📄
Abstract - Understanding and Defending VLM Jailbreaks via Jailbreak-Related Representation Shift
Large vision-language models (VLMs) often exhibit weakened safety alignment with the integration of the visual modality. Even when text prompts contain explicit harmful intent, adding an image can substantially increase jailbreak success rates. In this paper, we observe that VLMs can clearly distinguish benign inputs from harmful ones in their representation space. Moreover, even among harmful inputs, jailbreak samples form a distinct internal state that is separable from refusal samples. These observations suggest that jailbreaks do not arise from a failure to recognize harmful intent. Instead, the visual modality shifts representations toward a specific jailbreak state, thereby leading to a failure to trigger refusal. To quantify this transition, we identify a jailbreak direction and define the jailbreak-related shift as the component of the image-induced representation shift along this direction.

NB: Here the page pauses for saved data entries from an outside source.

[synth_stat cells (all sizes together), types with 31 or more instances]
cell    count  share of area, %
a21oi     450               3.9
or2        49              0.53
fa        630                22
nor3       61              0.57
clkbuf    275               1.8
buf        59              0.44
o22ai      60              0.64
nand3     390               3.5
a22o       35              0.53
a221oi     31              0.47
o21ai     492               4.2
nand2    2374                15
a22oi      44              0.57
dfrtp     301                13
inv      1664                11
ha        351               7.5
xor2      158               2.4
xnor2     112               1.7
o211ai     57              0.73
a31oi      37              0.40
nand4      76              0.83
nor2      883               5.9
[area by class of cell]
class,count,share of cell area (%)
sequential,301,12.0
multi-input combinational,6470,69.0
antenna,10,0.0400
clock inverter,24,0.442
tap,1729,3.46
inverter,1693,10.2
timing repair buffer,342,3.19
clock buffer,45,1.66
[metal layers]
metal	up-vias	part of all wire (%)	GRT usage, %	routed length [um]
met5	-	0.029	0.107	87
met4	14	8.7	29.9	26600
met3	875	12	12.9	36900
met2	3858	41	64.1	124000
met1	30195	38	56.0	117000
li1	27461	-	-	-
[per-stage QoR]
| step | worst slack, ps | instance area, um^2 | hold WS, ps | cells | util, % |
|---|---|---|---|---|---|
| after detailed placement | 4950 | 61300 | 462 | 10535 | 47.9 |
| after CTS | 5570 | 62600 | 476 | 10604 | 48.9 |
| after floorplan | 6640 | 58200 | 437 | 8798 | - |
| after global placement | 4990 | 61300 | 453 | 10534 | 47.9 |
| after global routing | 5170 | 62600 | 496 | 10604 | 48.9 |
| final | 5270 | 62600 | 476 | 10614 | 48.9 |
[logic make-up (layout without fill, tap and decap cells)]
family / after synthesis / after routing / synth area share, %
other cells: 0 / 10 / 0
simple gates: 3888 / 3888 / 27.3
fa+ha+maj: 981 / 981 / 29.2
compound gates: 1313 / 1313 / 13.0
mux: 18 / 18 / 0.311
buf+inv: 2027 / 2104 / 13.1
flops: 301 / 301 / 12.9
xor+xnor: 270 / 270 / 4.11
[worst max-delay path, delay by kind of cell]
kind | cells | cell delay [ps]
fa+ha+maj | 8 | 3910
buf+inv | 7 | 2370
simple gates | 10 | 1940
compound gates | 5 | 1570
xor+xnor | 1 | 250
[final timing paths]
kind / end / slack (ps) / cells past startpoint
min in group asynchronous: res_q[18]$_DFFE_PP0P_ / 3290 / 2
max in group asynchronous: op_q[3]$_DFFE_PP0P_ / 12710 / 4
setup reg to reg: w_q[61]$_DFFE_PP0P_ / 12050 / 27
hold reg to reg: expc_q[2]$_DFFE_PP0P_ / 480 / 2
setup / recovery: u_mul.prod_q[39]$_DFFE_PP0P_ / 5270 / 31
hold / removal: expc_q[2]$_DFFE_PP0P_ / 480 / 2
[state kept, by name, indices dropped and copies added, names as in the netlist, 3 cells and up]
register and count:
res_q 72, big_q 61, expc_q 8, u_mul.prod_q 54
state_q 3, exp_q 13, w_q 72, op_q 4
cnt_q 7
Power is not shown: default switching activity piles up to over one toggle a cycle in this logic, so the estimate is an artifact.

Our analysis shows that the jailbreak-related shift reliably characterizes jailbreak behavior, providing a unified explanation for diverse jailbreak scenarios. Finally, we propose a defense method that enhances VLM safety by removing the jailbreak-related shift (JRS-Rem) at inference time. Experiments show that JRS-Rem provides strong defense across multiple scenarios while preserving performance on benign tasks.
理解与防御视觉语言模型的越狱攻击:基于越狱相关表征偏移的分析 /
Understanding and Defending VLM Jailbreaks via Jailbreak-Related Representation Shift
1️⃣ 一句话总结
这篇论文发现,视觉语言模型之所以容易被图片诱导产生有害回复,不是因为模型识别不出有害意图,而是因为视觉输入会将模型的内部表征推向一个特定的‘越狱状态’,从而绕过安全机制;基于此,作者提出了一种通过移除这种‘越狱相关偏移’来有效防御攻击的方法。